With the entries below as the source, tally the lines that contain the string "path" and give the number only.

*Stored data*.
◆ ◆ ◆
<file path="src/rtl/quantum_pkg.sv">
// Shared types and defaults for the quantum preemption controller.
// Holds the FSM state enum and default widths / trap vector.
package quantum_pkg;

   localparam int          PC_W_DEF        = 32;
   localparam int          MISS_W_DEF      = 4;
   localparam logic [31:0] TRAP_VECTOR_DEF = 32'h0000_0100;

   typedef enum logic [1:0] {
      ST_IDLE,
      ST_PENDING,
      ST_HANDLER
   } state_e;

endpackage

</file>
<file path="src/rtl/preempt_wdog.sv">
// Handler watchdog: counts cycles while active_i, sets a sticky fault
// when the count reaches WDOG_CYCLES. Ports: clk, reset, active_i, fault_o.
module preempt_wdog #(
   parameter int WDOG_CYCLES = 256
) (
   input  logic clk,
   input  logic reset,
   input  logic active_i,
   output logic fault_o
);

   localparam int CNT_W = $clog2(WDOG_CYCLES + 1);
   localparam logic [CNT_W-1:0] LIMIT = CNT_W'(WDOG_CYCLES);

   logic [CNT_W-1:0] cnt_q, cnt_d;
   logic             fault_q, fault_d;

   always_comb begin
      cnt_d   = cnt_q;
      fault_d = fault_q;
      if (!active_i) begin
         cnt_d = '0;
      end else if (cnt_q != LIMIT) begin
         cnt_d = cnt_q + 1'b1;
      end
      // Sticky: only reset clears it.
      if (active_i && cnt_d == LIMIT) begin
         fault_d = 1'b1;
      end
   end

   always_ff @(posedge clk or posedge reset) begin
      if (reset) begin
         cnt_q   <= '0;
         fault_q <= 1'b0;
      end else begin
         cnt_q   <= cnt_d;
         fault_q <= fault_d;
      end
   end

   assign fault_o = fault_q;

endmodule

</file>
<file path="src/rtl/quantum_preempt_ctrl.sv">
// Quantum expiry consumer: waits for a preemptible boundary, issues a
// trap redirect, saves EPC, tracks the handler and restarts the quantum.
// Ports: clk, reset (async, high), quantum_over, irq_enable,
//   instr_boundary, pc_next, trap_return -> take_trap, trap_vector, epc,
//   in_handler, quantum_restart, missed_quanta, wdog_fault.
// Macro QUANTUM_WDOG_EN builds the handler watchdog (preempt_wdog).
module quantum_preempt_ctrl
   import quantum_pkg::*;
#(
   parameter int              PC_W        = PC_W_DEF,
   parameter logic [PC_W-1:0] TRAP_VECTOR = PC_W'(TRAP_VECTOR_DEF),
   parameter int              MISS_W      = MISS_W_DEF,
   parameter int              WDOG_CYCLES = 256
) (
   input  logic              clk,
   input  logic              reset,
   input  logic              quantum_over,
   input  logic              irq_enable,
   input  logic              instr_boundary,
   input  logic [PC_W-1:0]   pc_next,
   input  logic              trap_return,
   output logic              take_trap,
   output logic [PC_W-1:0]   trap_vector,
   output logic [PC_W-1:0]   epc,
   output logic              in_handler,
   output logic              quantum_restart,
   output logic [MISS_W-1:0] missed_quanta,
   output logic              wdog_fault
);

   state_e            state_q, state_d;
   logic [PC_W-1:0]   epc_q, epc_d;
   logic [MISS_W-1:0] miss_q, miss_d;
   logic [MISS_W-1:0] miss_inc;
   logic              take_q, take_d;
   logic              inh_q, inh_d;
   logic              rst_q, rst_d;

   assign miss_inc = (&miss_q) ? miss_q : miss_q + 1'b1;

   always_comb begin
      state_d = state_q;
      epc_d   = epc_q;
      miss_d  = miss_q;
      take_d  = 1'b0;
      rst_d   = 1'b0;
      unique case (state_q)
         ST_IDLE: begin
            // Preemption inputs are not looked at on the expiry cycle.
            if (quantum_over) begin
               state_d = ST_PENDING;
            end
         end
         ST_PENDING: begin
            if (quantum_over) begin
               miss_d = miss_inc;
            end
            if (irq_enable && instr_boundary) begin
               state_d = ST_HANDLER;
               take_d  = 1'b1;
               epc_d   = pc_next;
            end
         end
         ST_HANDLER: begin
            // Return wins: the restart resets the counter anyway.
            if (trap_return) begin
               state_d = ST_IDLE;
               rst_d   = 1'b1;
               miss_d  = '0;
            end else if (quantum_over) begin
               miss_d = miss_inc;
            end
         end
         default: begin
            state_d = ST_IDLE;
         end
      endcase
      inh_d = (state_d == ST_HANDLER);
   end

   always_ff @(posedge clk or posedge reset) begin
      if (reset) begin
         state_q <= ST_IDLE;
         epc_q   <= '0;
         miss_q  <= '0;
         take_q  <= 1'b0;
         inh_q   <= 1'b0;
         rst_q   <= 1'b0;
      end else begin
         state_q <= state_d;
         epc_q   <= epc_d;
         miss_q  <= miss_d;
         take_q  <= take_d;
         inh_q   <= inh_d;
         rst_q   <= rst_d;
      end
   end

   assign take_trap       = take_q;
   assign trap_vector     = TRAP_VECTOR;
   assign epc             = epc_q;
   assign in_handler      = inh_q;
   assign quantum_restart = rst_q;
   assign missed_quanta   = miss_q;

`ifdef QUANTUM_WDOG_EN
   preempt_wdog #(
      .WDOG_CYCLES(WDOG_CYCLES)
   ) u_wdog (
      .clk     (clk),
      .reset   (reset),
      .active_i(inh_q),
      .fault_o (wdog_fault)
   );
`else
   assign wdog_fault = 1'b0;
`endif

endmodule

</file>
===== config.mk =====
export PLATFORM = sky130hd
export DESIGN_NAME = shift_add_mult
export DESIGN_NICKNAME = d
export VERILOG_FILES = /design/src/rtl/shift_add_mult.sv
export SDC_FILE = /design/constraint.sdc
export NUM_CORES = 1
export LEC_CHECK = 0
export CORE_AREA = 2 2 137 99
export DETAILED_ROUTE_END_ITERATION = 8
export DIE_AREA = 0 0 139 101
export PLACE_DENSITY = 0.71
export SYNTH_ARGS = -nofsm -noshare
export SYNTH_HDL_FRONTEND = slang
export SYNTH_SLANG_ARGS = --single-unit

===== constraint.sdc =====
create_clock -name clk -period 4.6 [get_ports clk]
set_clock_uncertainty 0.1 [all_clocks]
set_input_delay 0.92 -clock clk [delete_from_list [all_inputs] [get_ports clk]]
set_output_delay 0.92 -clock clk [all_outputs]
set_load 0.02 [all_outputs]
◆ ◆ ◆
*Answer to this problem*. 3